FACTBOX-Yellen, Raskin and Diamond eyed for Fed board

WASHINGTON, March 12 (Reuters) - San Francisco Federal Reserve Bank President Janet Yellen is a leading contender to be nominated by President Barack Obama as vice chair of the U.S. central bank, a senior administration official said on Friday.

Sarah Raskin, the top banking regulator for the state of Maryland, and Peter Diamond, a Massachusetts Institute of Technology economist, are also under consideration for Fed board vacancies, the official said.

The following is a brief outline of their backgrounds:

JANET YELLEN

Currently president of the Federal Reserve Bank of San Francisco, Yellen is a top-flight economist with a long history of public service, working for President Bill Clinton as chairwoman of the White House Council of Economic Advisers between 1997 and 1999, and as a governor of the Federal Reserve Board in Washington between 1994 and 1997.

Yellen, who is widely respected within the Fed system, academia and by financial markets, is seen as being on the dovish wing of Fed policy-makers in terms of how she views the risks of inflation compared with unemployment.

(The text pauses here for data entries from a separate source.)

**config.mk**
```make
export PLATFORM = sky130hd
export DESIGN_NAME = io_port_unit
export DESIGN_NICKNAME = d
export VERILOG_FILES = /design/src/rtl/io_port_pkg.sv /design/src/rtl/io_port_unit_sync_fifo.sv /design/src/rtl/io_port_unit.sv
export SDC_FILE = /design/constraint.sdc
export NUM_CORES = 1
export LEC_CHECK = 0
export ABC_AREA = 1
export BUFFER_PORTS_ARGS = -buffer_cell sky130_fd_sc_hd__buf_4
export CELL_PAD_IN_SITES_DETAIL_PLACEMENT = 0
export CELL_PAD_IN_SITES_GLOBAL_PLACEMENT = 1
export CORE_AREA = 2 2 111 113
export DETAILED_ROUTE_END_ITERATION = 10
export DIE_AREA = 0 0 113 115
export PLACE_DENSITY_LB_ADDON = 0.1
export SYNTH_ARGS = -nofsm -noshare
export SYNTH_HDL_FRONTEND = slang
export SYNTH_HIERARCHICAL = 1
export SYNTH_SLANG_ARGS = --single-unit
```
**constraint.sdc**
```tcl
create_clock -name clk -period 4.85 [get_ports clk]
set_input_delay 0.485 -clock clk [delete_from_list [all_inputs] [get_ports clk]]
set_output_delay 0.485 -clock clk [all_outputs]
set_load 0.01 [all_outputs]
```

The Fed’s mandate is to hold prices low and stable, while ensuring the highest level of sustainable U.S. employment. There is ample scope to come to different judgments about the best interest rate stance to reach this objective.

Hawks tend to view higher interest rates, slower growth and lower levels of employment as a price worth paying for keeping inflation at bay. Doves take a more lenient view of inflation if it means stronger employment growth, or are less liable to generate alarming forecasts for inflation as they estimate future growth and price-pressures.

SARAH RASKIN

Raskin is currently commissioner of financial regulation for the state of Maryland. She would bring important skills and experience to the U.S. central bank as the Obama administration seeks to strengthen consumer protection against the sort of financial products blamed for the U.S. subprime mortgage crisis, which tipped the economy into a severe recession when the housing market collapsed.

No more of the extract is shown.